EXERCISE GOAL: Among the entries below, how many lines include the string "PwrDens"? Answer with only the number.

PROVIDED MATERIAL:
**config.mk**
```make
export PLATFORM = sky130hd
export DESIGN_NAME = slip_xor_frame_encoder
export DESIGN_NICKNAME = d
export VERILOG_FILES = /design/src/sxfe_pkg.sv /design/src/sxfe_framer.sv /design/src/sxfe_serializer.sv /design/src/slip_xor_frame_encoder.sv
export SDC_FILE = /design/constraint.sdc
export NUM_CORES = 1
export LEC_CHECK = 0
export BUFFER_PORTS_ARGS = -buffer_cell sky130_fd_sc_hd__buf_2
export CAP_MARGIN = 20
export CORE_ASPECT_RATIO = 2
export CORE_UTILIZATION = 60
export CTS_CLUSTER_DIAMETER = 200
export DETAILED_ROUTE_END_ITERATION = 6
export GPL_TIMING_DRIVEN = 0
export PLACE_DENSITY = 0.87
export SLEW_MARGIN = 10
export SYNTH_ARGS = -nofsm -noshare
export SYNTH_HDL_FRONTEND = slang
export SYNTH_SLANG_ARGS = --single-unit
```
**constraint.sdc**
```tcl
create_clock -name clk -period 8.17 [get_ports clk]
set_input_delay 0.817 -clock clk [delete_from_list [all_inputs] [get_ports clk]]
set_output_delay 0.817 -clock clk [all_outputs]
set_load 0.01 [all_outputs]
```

---

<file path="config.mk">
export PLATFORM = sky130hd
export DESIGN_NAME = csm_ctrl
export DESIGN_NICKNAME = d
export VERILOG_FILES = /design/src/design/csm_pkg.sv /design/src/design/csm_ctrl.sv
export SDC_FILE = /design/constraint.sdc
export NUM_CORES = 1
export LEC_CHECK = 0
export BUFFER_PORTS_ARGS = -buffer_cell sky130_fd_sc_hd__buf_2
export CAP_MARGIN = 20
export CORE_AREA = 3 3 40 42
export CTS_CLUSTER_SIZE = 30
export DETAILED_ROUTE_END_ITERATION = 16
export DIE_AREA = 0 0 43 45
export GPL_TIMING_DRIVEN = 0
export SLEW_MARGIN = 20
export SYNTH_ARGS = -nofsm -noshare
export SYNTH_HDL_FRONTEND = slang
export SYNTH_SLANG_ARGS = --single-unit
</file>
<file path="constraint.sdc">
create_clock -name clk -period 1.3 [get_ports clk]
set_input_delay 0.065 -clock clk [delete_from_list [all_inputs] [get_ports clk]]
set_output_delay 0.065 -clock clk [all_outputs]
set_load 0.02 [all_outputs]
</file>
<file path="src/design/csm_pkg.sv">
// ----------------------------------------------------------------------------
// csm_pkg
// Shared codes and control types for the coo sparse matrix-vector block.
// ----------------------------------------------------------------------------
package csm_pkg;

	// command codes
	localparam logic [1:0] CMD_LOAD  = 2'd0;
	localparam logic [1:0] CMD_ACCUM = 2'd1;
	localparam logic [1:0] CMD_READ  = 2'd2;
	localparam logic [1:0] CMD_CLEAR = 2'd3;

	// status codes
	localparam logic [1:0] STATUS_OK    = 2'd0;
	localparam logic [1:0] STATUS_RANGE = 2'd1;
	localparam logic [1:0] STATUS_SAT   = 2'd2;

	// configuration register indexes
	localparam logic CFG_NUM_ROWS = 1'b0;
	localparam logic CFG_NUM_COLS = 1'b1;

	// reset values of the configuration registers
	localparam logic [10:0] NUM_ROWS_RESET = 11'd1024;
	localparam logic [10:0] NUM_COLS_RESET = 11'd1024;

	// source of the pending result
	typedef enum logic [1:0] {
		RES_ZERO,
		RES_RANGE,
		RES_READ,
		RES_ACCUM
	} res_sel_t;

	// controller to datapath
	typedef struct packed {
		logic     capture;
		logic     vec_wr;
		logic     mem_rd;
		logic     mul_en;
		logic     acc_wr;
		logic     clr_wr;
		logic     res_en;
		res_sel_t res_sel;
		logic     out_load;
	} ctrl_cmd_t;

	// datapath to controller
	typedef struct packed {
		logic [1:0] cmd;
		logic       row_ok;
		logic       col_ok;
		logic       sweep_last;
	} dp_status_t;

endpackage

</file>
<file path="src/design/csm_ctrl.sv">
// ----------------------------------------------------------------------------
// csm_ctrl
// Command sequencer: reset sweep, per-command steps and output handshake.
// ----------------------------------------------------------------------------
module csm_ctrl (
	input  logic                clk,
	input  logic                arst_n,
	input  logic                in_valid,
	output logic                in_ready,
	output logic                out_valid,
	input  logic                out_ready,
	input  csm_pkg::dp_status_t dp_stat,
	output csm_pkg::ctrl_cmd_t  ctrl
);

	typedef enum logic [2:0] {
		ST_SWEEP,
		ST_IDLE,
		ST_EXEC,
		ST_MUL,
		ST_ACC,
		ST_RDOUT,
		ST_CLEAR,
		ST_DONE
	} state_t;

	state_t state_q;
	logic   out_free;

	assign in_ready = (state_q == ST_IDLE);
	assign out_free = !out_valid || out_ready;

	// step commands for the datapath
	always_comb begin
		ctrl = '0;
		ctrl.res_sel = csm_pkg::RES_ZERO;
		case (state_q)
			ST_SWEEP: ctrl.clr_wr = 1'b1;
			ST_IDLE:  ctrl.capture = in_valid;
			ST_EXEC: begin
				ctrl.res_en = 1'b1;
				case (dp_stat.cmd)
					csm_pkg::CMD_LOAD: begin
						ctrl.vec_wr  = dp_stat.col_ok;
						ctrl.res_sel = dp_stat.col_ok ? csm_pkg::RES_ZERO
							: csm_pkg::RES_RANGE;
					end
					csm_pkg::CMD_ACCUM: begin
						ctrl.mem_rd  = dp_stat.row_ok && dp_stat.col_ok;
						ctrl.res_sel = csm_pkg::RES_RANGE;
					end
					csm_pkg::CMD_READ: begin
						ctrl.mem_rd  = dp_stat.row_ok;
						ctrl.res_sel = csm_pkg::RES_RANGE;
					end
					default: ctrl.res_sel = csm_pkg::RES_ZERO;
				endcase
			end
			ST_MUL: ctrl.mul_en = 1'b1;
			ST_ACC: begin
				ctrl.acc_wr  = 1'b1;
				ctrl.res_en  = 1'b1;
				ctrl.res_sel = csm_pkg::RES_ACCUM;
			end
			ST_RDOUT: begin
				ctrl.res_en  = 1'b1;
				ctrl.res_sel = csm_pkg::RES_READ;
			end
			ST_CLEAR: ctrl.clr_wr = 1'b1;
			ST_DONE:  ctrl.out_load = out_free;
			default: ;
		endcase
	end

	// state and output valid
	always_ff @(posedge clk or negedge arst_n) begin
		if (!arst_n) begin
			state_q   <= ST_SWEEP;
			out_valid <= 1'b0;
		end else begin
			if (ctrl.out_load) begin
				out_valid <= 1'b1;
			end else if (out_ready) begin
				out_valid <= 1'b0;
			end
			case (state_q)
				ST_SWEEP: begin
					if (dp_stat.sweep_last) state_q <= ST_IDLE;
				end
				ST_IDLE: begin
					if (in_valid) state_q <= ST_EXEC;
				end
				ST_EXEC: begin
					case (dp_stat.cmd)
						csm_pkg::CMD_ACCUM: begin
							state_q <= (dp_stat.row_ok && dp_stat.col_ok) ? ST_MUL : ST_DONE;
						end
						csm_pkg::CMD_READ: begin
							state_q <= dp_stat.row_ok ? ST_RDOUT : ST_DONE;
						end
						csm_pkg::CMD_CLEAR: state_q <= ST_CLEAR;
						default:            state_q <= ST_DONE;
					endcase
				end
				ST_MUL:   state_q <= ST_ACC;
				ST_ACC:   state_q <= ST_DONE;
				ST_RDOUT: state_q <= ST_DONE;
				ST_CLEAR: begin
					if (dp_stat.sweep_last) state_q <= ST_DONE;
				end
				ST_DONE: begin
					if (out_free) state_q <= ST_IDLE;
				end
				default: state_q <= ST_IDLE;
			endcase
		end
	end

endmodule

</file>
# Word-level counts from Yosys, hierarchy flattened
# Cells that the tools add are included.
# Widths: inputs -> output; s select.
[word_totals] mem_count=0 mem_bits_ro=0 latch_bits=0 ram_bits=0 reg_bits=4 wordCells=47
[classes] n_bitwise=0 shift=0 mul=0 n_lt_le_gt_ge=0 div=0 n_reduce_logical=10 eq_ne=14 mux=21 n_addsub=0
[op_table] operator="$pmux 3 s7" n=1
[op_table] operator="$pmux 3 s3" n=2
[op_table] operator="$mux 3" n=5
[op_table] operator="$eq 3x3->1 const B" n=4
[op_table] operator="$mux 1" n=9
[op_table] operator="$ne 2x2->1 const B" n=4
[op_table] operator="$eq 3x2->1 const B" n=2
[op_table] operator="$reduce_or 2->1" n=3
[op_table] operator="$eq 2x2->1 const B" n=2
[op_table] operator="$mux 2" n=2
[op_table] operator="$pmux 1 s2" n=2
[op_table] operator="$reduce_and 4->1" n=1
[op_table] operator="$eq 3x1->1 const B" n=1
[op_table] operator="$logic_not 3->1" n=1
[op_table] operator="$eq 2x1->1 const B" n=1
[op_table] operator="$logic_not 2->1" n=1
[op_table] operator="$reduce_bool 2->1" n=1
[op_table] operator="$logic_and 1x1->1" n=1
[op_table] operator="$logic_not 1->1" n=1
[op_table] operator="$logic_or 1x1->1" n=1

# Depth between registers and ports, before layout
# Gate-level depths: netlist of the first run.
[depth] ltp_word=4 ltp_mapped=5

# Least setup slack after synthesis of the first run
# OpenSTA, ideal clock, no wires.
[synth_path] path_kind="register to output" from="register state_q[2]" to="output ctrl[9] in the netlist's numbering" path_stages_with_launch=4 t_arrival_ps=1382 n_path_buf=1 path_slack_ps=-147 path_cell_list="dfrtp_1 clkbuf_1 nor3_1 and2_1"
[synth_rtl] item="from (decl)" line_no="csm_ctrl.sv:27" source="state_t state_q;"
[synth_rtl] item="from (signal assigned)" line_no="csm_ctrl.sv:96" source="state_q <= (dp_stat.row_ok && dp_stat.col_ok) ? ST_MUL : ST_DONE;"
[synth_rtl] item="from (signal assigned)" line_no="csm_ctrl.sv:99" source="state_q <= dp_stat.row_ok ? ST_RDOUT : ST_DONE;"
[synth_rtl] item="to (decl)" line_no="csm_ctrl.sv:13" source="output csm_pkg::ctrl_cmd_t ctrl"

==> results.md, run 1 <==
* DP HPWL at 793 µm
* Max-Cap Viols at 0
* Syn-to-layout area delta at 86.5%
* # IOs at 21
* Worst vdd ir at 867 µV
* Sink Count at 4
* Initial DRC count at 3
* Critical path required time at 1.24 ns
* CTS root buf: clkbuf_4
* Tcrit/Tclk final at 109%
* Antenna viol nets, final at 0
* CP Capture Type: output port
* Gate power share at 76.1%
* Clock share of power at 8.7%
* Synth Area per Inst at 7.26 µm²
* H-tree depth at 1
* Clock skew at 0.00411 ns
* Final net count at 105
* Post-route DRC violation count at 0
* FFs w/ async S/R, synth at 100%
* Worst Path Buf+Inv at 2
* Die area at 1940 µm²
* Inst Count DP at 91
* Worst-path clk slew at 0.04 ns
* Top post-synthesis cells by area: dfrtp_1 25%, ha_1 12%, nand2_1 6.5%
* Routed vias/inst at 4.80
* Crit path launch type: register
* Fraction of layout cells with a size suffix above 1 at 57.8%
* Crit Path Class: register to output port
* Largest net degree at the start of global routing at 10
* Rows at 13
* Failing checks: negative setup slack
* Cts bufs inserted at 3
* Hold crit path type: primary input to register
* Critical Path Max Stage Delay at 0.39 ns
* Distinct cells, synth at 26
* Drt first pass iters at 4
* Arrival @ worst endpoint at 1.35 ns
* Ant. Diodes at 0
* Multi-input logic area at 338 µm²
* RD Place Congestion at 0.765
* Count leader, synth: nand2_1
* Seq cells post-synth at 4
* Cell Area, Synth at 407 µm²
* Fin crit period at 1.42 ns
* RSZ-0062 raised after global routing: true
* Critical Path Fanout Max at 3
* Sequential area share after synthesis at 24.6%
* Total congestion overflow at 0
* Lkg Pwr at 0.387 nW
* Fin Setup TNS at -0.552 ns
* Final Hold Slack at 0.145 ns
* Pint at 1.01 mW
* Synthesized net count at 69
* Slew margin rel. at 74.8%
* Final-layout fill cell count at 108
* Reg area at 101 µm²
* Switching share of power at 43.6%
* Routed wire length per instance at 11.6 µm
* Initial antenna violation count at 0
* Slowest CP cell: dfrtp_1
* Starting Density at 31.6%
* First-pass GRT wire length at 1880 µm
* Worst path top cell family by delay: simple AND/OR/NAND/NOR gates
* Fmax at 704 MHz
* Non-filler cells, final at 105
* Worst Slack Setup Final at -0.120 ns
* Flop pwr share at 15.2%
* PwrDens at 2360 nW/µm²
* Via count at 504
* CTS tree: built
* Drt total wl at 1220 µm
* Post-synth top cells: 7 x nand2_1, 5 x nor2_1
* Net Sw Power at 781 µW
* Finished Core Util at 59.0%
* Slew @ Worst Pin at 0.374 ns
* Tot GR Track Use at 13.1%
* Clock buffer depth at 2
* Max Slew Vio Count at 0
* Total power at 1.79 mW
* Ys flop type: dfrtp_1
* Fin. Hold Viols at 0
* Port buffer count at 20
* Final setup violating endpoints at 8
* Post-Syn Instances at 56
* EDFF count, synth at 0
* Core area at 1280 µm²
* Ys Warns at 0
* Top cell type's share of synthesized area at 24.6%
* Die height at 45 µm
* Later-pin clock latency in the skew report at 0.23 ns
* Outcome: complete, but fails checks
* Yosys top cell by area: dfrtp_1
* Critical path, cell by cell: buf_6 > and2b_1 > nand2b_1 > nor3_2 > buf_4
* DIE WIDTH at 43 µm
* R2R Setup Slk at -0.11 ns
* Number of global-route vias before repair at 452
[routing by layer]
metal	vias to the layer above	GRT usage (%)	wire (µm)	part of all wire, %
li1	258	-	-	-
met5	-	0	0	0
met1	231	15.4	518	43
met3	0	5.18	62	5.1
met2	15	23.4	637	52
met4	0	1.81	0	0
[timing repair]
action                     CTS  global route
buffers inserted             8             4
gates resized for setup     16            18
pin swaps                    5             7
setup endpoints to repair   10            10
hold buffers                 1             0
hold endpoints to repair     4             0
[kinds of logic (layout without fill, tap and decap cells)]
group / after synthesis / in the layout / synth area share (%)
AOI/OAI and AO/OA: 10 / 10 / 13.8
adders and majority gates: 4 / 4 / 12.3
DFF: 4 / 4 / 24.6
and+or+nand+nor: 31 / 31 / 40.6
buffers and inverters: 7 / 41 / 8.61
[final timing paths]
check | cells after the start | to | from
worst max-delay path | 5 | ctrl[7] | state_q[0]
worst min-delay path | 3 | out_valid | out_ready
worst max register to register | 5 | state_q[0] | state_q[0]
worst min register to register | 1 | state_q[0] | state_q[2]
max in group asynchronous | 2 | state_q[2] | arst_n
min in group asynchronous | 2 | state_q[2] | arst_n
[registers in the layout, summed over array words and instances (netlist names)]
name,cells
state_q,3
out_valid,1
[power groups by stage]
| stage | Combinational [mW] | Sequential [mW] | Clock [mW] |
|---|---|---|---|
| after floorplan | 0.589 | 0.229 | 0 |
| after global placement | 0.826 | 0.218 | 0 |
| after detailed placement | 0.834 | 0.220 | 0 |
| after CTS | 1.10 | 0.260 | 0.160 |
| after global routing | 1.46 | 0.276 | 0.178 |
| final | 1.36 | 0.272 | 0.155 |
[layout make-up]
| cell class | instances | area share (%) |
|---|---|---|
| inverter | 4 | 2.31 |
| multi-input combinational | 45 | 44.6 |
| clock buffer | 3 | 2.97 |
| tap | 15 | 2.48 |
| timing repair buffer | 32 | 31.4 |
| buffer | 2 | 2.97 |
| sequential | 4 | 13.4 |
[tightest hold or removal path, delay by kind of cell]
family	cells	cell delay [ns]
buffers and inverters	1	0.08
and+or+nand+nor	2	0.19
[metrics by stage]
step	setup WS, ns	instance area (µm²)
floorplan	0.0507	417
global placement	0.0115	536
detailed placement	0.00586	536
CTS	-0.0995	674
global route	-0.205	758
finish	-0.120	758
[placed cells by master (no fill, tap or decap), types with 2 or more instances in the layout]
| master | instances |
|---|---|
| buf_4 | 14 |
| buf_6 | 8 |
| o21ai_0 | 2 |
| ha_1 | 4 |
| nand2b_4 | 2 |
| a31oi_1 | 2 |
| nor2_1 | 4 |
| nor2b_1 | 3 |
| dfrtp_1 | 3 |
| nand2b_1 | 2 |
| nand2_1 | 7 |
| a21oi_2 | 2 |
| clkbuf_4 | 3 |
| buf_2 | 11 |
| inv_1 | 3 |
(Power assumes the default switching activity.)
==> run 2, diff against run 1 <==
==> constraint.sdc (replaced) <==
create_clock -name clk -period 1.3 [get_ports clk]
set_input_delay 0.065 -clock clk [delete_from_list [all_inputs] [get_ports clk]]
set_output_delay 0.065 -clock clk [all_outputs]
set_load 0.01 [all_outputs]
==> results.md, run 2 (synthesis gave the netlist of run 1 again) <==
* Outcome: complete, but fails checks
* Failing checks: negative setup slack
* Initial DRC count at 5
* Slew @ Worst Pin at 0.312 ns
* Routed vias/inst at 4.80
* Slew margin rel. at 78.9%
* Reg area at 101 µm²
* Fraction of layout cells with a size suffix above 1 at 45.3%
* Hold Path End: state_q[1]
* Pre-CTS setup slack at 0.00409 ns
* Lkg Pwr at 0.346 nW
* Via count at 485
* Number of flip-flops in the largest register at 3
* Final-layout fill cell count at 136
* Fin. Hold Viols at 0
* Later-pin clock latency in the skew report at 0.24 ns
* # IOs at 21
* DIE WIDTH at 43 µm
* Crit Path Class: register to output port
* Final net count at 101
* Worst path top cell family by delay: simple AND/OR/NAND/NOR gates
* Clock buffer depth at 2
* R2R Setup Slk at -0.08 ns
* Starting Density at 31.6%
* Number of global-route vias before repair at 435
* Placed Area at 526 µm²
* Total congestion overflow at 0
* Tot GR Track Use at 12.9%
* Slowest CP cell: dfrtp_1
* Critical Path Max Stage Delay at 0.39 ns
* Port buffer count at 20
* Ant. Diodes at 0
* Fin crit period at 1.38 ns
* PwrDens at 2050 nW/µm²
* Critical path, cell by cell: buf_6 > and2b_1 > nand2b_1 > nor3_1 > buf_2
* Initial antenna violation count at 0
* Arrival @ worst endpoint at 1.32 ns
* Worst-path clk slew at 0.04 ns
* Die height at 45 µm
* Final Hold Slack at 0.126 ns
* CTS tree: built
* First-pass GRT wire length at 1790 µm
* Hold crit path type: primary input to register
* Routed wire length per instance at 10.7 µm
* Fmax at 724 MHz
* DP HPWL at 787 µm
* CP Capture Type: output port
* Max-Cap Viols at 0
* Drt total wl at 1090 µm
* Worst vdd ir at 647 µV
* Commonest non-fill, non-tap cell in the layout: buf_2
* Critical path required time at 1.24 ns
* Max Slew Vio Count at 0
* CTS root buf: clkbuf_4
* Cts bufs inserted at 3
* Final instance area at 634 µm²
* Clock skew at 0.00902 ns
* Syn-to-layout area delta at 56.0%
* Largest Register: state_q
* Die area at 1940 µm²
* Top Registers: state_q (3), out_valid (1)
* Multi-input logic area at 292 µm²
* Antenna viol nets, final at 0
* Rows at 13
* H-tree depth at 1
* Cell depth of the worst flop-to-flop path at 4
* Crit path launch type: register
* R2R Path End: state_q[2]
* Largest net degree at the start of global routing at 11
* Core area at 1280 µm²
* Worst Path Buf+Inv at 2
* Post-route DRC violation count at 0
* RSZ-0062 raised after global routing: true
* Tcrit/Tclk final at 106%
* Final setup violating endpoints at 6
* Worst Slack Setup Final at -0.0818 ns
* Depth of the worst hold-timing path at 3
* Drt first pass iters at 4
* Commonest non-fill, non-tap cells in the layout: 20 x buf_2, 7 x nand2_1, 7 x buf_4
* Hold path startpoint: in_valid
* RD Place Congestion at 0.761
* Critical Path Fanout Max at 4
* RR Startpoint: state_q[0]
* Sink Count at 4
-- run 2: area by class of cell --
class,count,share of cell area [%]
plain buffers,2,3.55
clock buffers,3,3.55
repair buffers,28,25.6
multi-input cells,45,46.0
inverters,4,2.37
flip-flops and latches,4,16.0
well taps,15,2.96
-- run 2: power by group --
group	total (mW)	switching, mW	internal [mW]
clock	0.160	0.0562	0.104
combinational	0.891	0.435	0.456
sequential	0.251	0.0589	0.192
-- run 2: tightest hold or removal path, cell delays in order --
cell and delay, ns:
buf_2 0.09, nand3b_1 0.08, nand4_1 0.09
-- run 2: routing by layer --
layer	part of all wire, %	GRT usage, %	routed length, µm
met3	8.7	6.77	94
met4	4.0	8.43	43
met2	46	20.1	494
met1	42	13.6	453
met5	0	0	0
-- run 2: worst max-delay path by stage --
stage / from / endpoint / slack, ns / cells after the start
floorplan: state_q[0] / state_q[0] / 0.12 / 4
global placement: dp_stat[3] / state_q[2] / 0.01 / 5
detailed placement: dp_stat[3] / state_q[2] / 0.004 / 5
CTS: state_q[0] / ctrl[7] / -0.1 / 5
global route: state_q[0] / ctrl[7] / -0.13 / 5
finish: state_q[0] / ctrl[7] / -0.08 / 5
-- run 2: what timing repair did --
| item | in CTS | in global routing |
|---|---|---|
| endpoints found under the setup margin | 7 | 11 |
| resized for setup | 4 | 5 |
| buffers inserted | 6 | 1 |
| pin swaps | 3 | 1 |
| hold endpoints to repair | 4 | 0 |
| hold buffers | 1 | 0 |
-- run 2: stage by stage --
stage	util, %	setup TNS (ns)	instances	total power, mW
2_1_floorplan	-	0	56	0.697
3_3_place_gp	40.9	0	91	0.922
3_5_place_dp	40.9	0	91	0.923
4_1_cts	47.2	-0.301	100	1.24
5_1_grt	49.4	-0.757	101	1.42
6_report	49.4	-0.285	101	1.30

SOLUTION TO THIS PROBLEM: 2